Instrumentos eletrônicos, como GPS e variômetro, costumam ser adquiridos quando o piloto começa a realizar seus primeiros voos de distância. Muitos pilotos que voam apenas por lazer em fim de tarde, praias e voos tranquilos, inclusive, utilizam aplicativos no próprio celular, já que tanto o GPS quanto o variômetro são componentes que fazem a diferença especialmente em voos de distância ou competição.
Os equipamentos que compõem o conjunto principal vela, selete, mosquetões e paraquedas reserva devem ter sua compra planejada entre o quarto e o sexto mês do curso, quando o aluno já possui melhor compreensão do voo, entende seu perfil como piloto e recebe orientação técnica precisa dos instrutores.
Dessa forma, nos meses finais da formação, o aluno passa a voar com seu próprio equipamento, sempre com o acompanhamento da escola.

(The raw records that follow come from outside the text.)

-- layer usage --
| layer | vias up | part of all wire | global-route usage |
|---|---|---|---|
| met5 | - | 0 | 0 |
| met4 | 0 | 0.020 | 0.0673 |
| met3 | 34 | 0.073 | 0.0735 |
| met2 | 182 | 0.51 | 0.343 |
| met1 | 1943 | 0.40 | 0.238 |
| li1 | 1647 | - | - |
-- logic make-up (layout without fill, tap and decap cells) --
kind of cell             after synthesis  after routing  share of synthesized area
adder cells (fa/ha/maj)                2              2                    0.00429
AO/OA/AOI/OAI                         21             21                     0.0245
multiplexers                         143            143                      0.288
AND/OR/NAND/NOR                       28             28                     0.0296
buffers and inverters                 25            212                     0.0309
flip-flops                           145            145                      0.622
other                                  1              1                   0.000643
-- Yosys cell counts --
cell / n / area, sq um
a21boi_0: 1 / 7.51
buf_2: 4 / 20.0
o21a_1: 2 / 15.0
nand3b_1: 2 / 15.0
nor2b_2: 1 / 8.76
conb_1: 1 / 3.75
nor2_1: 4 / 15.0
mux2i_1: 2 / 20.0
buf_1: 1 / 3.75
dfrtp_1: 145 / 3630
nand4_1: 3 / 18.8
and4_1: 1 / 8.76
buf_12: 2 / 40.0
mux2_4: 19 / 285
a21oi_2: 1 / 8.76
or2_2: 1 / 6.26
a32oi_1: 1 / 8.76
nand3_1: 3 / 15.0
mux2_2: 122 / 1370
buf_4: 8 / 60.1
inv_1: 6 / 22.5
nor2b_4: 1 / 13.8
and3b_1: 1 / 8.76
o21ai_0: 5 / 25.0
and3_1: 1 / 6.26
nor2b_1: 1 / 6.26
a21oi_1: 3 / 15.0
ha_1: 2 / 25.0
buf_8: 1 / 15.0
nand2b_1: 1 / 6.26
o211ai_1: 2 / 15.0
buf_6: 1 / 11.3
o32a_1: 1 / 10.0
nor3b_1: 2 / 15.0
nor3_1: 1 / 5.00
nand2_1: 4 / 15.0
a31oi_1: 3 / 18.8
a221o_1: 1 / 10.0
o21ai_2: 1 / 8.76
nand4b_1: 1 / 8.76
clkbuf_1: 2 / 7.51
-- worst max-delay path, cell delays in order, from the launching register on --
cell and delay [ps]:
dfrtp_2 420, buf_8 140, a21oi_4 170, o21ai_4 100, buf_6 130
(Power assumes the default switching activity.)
`src/rtl/i_adap_quan_pkg.sv`:
```
// Shared types, rate encodings and DQLN reconstruction tables for the
// pipelined inverse adaptive quantizer.
package i_adap_quan_pkg;

   localparam logic [1:0] RATE_32K = 2'b00;
   localparam logic [1:0] RATE_24K = 2'b01;
   localparam logic [1:0] RATE_16K = 2'b10;
   localparam logic [1:0] RATE_40K = 2'b11;

   typedef logic [11:0] dql_t;
   typedef logic [15:0] d_t;

   typedef struct packed {
      logic dqs;
      dql_t dqln;
   } recon_t;

   // Indexed by magnitude code; 2048 sets DS and forces a zero magnitude.
   localparam dql_t DQLN_40K [16] = '{
      12'd2048, 12'd4030, 12'd28,  12'd104, 12'd169, 12'd224, 12'd274, 12'd318,
      12'd358,  12'd395,  12'd429, 12'd459, 12'd488, 12'd514, 12'd539, 12'd566};
   localparam dql_t DQLN_32K [8] = '{
      12'd2048, 12'd4, 12'd135, 12'd213, 12'd273, 12'd323, 12'd373, 12'd425};
   localparam dql_t DQLN_24K [4] = '{12'd2048, 12'd135, 12'd273, 12'd373};
   localparam dql_t DQLN_16K [2] = '{12'd116, 12'd365};

   // Negative codewords are one's-complemented to reach the magnitude index.
   function automatic recon_t reconstruct(input logic [1:0] rate, input logic [4:0] code);
      recon_t     r;
      logic [3:0] mag;
      r   = '0;
      mag = '0;
      case (rate)
         RATE_40K: begin
            r.dqs  = code[4];
            mag    = code[4] ? ~code[3:0] : code[3:0];
            r.dqln = DQLN_40K[mag];
         end
         RATE_32K: begin
            r.dqs    = code[3];
            mag[2:0] = code[3] ? ~code[2:0] : code[2:0];
            r.dqln   = DQLN_32K[mag[2:0]];
         end
         RATE_24K: begin
            r.dqs    = code[2];
            mag[1:0] = code[2] ? ~code[1:0] : code[1:0];
            r.dqln   = DQLN_24K[mag[1:0]];
         end
         default: begin
            r.dqs  = code[1];
            mag[0] = code[1] ? ~code[0] : code[0];
            r.dqln = DQLN_16K[mag[0]];
         end
      endcase
      return r;
   endfunction

endpackage

```
`src/rtl/i_adap_quan_antilog.sv`:
```
// Combinational log-to-linear conversion: {DQS, DQL} -> 16-bit sign-magnitude D.
module i_adap_quan_antilog
   import i_adap_quan_pkg::*;
(
   input  dql_t dql_i,
   input  logic dqs_i,
   output d_t   d_o
);

   logic        ds;
   logic [3:0]  dex;
   logic [6:0]  dmn;
   logic [15:0] wide;
   logic [3:0]  sh;
   logic [14:0] mag_raw;

   assign ds  = dql_i[11];
   assign dex = dql_i[10:7];
   assign dmn = dql_i[6:0];

   // {DQT,8'b0} >> (15-DEX) equals (DQT<<7)>>(14-DEX), and also covers DEX=15
   // as a one-bit left shift that is then truncated to 15 bits.
   assign wide    = {1'b1, dmn, 8'b0};
   assign sh      = 4'd15 - dex;
   assign mag_raw = 15'(wide >> sh);

   assign d_o = {dqs_i, (ds ? 15'd0 : mag_raw)};

endmodule

```
`src/rtl/i_adap_quan_pipe.sv`:
```
// Pipelined multi-channel inverse adaptive quantizer with valid/ready stalls.
// Define I_ADAP_QUAN_PIPE_OREG_EN to add a registered output stage (S3).
module i_adap_quan_pipe
   import i_adap_quan_pkg::*;
#(
   parameter int NCH = 32,
   parameter int CHW = $clog2(NCH)
)(
   input  logic           clk_i,
   input  logic           rst_n_i,
   input  logic           in_valid_i,
   output logic           in_ready_o,
   input  logic [4:0]     i_i,
   input  logic [12:0]    y_i,
   input  logic [1:0]     rate_i,
   input  logic [CHW-1:0] ch_i,
   output logic           out_valid_o,
   input  logic           out_ready_i,
   output logic [15:0]    d_o,
   output logic [CHW-1:0] ch_out_o,
   output logic           err_o
);

   localparam logic [CHW:0] NCH_W = (CHW+1)'(NCH);

   recon_t         recon;
   dql_t           dql_in;
   logic           ch_legal;
   logic           accept;
   logic           s1_load;
   logic           s2_load;
   d_t             antilog_d;
   logic           unused_y;

   logic           s1_valid_q, s1_valid_d;
   logic           s1_dqs_q,   s1_dqs_d;
   dql_t           s1_dql_q,   s1_dql_d;
   logic [CHW-1:0] s1_ch_q,    s1_ch_d;
   logic           s2_valid_q, s2_valid_d;
   d_t             s2_d_q,     s2_d_d;
   logic [CHW-1:0] s2_ch_q,    s2_ch_d;
   logic           err_q,      err_d;

   assign unused_y = ^y_i[1:0];

   always_comb begin
      recon  = reconstruct(rate_i, i_i);
      dql_in = recon.dqln + dql_t'(y_i[12:2]);
   end

   assign ch_legal = ({1'b0, ch_i} < NCH_W);

`ifdef I_ADAP_QUAN_PIPE_OREG_EN
   logic           s3_load;
   logic           s3_valid_q, s3_valid_d;
   d_t             s3_d_q,     s3_d_d;
   logic [CHW-1:0] s3_ch_q,    s3_ch_d;

   assign s3_load = !s3_valid_q | out_ready_i;
   assign s2_load = !s2_valid_q | s3_load;

   always_comb begin
      s3_valid_d = s3_valid_q;
      s3_d_d     = s3_d_q;
      s3_ch_d    = s3_ch_q;
      if (s3_load) begin
         s3_valid_d = s2_valid_q;
         if (s2_valid_q) begin
            s3_d_d  = s2_d_q;
            s3_ch_d = s2_ch_q;
         end
      end
   end

   always_ff @(posedge clk_i or negedge rst_n_i) begin
      if (!rst_n_i) begin
         s3_valid_q <= 1'b0;
         s3_d_q     <= '0;
         s3_ch_q    <= '0;
      end else begin
         s3_valid_q <= s3_valid_d;
         s3_d_q     <= s3_d_d;
         s3_ch_q    <= s3_ch_d;
      end
   end

   assign out_valid_o = s3_valid_q;
   assign d_o         = s3_d_q;
   assign ch_out_o    = s3_ch_q;
`else
   assign s2_load     = !s2_valid_q | out_ready_i;
   assign out_valid_o = s2_valid_q;
   assign d_o         = s2_d_q;
   assign ch_out_o    = s2_ch_q;
`endif

   // Each stage loads when empty or draining, so bubbles collapse.
   assign s1_load    = !s1_valid_q | s2_load;
   assign in_ready_o = s1_load;
   assign accept     = in_valid_i & s1_load;

   i_adap_quan_antilog u_antilog (
      .dql_i (s1_dql_q),
      .dqs_i (s1_dqs_q),
      .d_o   (antilog_d)
   );

   always_comb begin
      s1_valid_d = s1_valid_q;
      s1_dqs_d   = s1_dqs_q;
      s1_dql_d   = s1_dql_q;
      s1_ch_d    = s1_ch_q;
      s2_valid_d = s2_valid_q;
      s2_d_d     = s2_d_q;
      s2_ch_d    = s2_ch_q;
      err_d      = err_q | (accept & !ch_legal);

      // Out-of-range tags are accepted but never marked valid.
      if (s1_load) begin
         s1_valid_d = accept & ch_legal;
      end
      if (accept & ch_legal) begin
         s1_dqs_d = recon.dqs;
         s1_dql_d = dql_in;
         s1_ch_d  = ch_i;
      end

      if (s2_load) begin
         s2_valid_d = s1_valid_q;
         if (s1_valid_q) begin
            s2_d_d  = antilog_d;
            s2_ch_d = s1_ch_q;
         end
      end
   end

   always_ff @(posedge clk_i or negedge rst_n_i) begin
      if (!rst_n_i) begin
         s1_valid_q <= 1'b0;
         s1_dqs_q   <= 1'b0;
         s1_dql_q   <= '0;
         s1_ch_q    <= '0;
         s2_valid_q <= 1'b0;
         s2_d_q     <= '0;
         s2_ch_q    <= '0;
         err_q      <= 1'b0;
      end else begin
         s1_valid_q <= s1_valid_d;
         s1_dqs_q   <= s1_dqs_d;
         s1_dql_q   <= s1_dql_d;
         s1_ch_q    <= s1_ch_d;
         s2_valid_q <= s2_valid_d;
         s2_d_q     <= s2_d_d;
         s2_ch_q    <= s2_ch_d;
         err_q      <= err_d;
      end
   end

   assign err_o = err_q;

endmodule

```
`config.mk`:
```
export PLATFORM = sky130hd
export DESIGN_NAME = serial_addsub_unit
export DESIGN_NICKNAME = d
export VERILOG_FILES = /design/src/rtl/serial_addsub_pkg.sv /design/src/rtl/full_adder.sv /design/src/rtl/serial_addsub_unit.sv
export SDC_FILE = /design/constraint.sdc
export NUM_CORES = 1
export LEC_CHECK = 0
export BUFFER_PORTS_ARGS = -buffer_cell sky130_fd_sc_hd__buf_2
export CAP_MARGIN = 25
export CELL_PAD_IN_SITES_DETAIL_PLACEMENT = 1
export CELL_PAD_IN_SITES_GLOBAL_PLACEMENT = 1
export CORE_ASPECT_RATIO = 0.5
export CORE_MARGIN = 3
export CORE_UTILIZATION = 42
export CTS_CLUSTER_DIAMETER = 120
export DETAILED_ROUTE_END_ITERATION = 16
export PLACE_DENSITY = 0.84
export SETUP_SLACK_MARGIN = 0.2
export SLEW_MARGIN = 30
export SYNTH_ARGS = -nofsm -noshare
export SYNTH_HDL_FRONTEND = slang
export SYNTH_HIERARCHICAL = 1
export SYNTH_SLANG_ARGS = --single-unit
```
`constraint.sdc`:
```
create_clock -name clk -period 2.57 [get_ports clk]
set_input_delay 0.257 -clock clk [delete_from_list [all_inputs] [get_ports clk]]
set_output_delay 0.257 -clock clk [all_outputs]
set_load 0.01 [all_outputs]
```
`src/rtl/serial_addsub_pkg.sv`:
```
// +-------------------------------------------------------------------------+
// | serial_addsub_pkg: shared constants, state encoding and helpers         |
// | Rev 1.0                                                                 |
// +-------------------------------------------------------------------------+
`default_nettype none

package serial_addsub_pkg;

  localparam int WIDTH_MIN = 2;
  localparam int WIDTH_MAX = 32;

  typedef logic [1:0] state_t;
  localparam logic [1:0] ST_IDLE  = 2'd0;
  localparam logic [1:0] ST_SHIFT = 2'd1;
  localparam logic [1:0] ST_DONE  = 2'd2;

  // Bit-counter width; never below 1 so WIDTH=2 still gets a real counter.
  function automatic int cnt_width(input int width);
    return (width <= 2) ? 1 : $clog2(width);
  endfunction

endpackage

`default_nettype wire

```
`src/rtl/full_adder.sv`:
```
// +-------------------------------------------------------------------------+
// | full_adder: single-bit full adder cell                                  |
// | Rev 1.0                                                                 |
// +-------------------------------------------------------------------------+
`default_nettype none

module full_adder (
  input  logic x,
  input  logic y,
  input  logic Cin,
  output logic S,
  output logic Cout
);

  assign S    = x ^ y ^ Cin;
  assign Cout = (x & y) | (Cin & (x ^ y));

endmodule

`default_nettype wire

```
`src/rtl/serial_addsub_unit.sv`:
```
// +-------------------------------------------------------------------------+
// | serial_addsub_unit: WIDTH-bit bit-serial add/sub, LSB first, one bit    |
// | per clock. Optional macro SERIAL_ADDSUB_ACCUM_EN adds the acc input.    |
// | Rev 1.0                                                                 |
// +-------------------------------------------------------------------------+
`default_nettype none

module serial_addsub_unit
  import serial_addsub_pkg::*;
#(
  parameter int WIDTH = 8
) (
  input  logic             clk,
  input  logic             rstn,
  input  logic             start,
  input  logic             sub,
  input  logic [WIDTH-1:0] a,
  input  logic [WIDTH-1:0] b,
`ifdef SERIAL_ADDSUB_ACCUM_EN
  input  logic             acc,
`endif
  output logic             busy,
  output logic             done,
  output logic [WIDTH-1:0] result,
  output logic             cout,
  output logic             ovf
);

  localparam int CNT_W = cnt_width(WIDTH);

  generate
    if (WIDTH < WIDTH_MIN || WIDTH > WIDTH_MAX) begin : g_width_check
      $error("serial_addsub_unit: WIDTH out of range");
    end
  endgenerate

  state_t           state;
  logic [WIDTH-1:0] a_sr;
  logic [WIDTH-1:0] b_sr;
  logic [CNT_W-1:0] cnt;
  logic             carry;
  logic             fa_sum;
  logic             fa_cout;
  logic [WIDTH-1:0] load_a;

`ifdef SERIAL_ADDSUB_ACCUM_EN
  // In IDLE the A register still holds the previous result.
  assign load_a = acc ? a_sr : a;
`else
  assign load_a = a;
`endif

  full_adder u_fa (
    .x    (a_sr[0]),
    .y    (b_sr[0]),
    .Cin  (carry),
    .S    (fa_sum),
    .Cout (fa_cout)
  );

  always_ff @(posedge clk or negedge rstn) begin
    if (!rstn) begin
      state <= ST_IDLE;
      a_sr  <= '0;
      b_sr  <= '0;
      cnt   <= '0;
      carry <= 1'b0;
      cout  <= 1'b0;
      ovf   <= 1'b0;
    end else begin
      case (state)
        ST_IDLE: begin
          if (start) begin
            a_sr  <= load_a;
            b_sr  <= sub ? ~b : b;
            carry <= sub;
            cnt   <= CNT_W'(WIDTH - 1);
            state <= ST_SHIFT;
          end
        end
        ST_SHIFT: begin
          a_sr  <= {fa_sum, a_sr[WIDTH-1:1]};
          b_sr  <= b_sr >> 1;
          carry <= fa_cout;
          cnt   <= cnt - 1'b1;
          // On the MSB step, carry still holds the carry into the MSB.
          if (cnt == '0) begin
            cout  <= fa_cout;
            ovf   <= carry ^ fa_cout;
            state <= ST_DONE;
          end
        end
        ST_DONE: state <= ST_IDLE;
        default: state <= ST_IDLE;
      endcase
    end
  end

  assign busy   = (state != ST_IDLE);
  assign done   = (state == ST_DONE);
  assign result = a_sr;

endmodule

`default_nettype wire

```
==> impl_metrics.yaml <==
detailed_routing:
  drc: 0
  ant_nets: 0
  firstDrtPassIters: 2
  wl_per_cell_um: 15.98
  drt_iter0_drc: 60
  routed_wl_mm: 3.037
  routed_via_density: 5.579
  routed-via-count: 1060
placed_design:
  place_inst: 185
  numPortBuffers: 31
  gp_congestion: 0.7290
  place_ws_ns: 0.9113
  hpwl_mm: 2.136
global_routing:
  track_usage_pct: 17.57
  grt_pass1_vias: 1094
  grt_pass1_wl_mm: 5.223
  antenna_found_initial: 0
  overflow: 0
  grt_max_degree: 25
sta:
  period_share_pct: 65.92
  rsz0062_at_grt: "no"
  finalMaxSlewViolations: 0
  finalSetupViolations: 0
  finalHoldViolCount: 0
  min_period_ns: 1.694
  setup_tns_ns: 0
  max_slew_margin_pct: 51.84
  fin_ws_ns: 0.8760
  fin_hold_ws_ns: 0.2715
  skew_ns: 0.007047
  max_freq_mhz: 590.3
  tightest_slew_ns: 0.7210
critical_path:
  path_class: "reg -> out"
  cp-end-kind: "primary output"
  critPathMaxStageDelay_ns: 0.51
  required_ns: 2.31
  reg2reg_from: "state[0]$_DFFE_PN0P_"
  worst-path-max-fanout: 14
  worstReg2RegEnd: "b_sr[6]$_DFFE_PN0P_"
  cp-start-kind: "flop"
  rr_worst_depth: 2
  cp_top_family: "flip-flops"
  cp_cell_sequence: "buf_4 -> or2_2 -> buf_2"
  rrSetupSlack_ns: 0.88
  arrival_ns: 1.44
  crit_buf_inv: 2
  cp_slowest_cell: "dfrtp_1"
clocking:
  htree_levels: 1
  clkLatencyLatePin_ns: 0.27
  cts_setup_buffers: 0
  cts.repair.resized: 0
  hold_buffers: 1
  ctsLongestPathBuffers: 2
  cts_root_buf: "clkbuf_8"
  cts_tree: "built"
  clkTransAtPathRegs_ns: 0.09
  clock_sinks: 24
  cts_buffers: 3
layout:
  syn_to_final_growth_pct: 19.37
  drive_above_1_share_pct: 25.49
  nets: 177
  fin_util_pct: 54.82
  n_antenna_cell: 0
  fin_cells: 190
  final_common_cell: "buf_2"
  layout_common_cells: "buf_2, dfrtp_1"
yosys:
  syn-num-nets: 147
  synthCells: 124
  synth_seq_cells: 24
  synth_cell_types: 25
  yosysSeqAreaShare_pct: 48.44
  synth.avg_cell_area_um2: 10.00
  synth_warnings: 6
  syn_area_mm2: 0.001240
flow_run:
  cap_violations: 0
min_path:
  holdCritPathClass: "in -> reg"
  min_to: "result[0]$_DFFE_PN0P_"
  hp-start: "a[0]"
  hold_depth: 3
floorplanning:
  coreArea_mm2: 0.002700
  chipHeight_um: 44.42
  core.rowCount: 13
  fp.dieW_um: 82.84
  die_area_mm2: 0.003680
  start_util_pct: 45.92
  io_pins: 32
power:
  p_leak_nw: 0.6791
  power.density_mw_per_mm2: 1105
  max-vdd-ir-drop_mv: 0.4670
run_status:
  outcome: "completed"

Esse período é fundamental para aprender a ajustar corretamente a selete, um processo que exige tempo e repetição, conhecer o comportamento da vela, criar familiaridade, se adaptar e construir confiança com o conjunto que será o seu companheiro de voo após a formação.
Assim como em qualquer modalidade aérea, o parapente exige que o piloto treine e se adapte à aeronave que irá utilizar.
Voar com o próprio equipamento ainda durante a formação permite identificar ajustes necessários, compreender reações específicas da vela, construir segurança de forma progressiva e reduzir riscos após a conclusão do curso.
Aqui, o equipamento não é um atalho.
Ele é parte do aprendizado e o aprendizado respeita o tempo de cada piloto.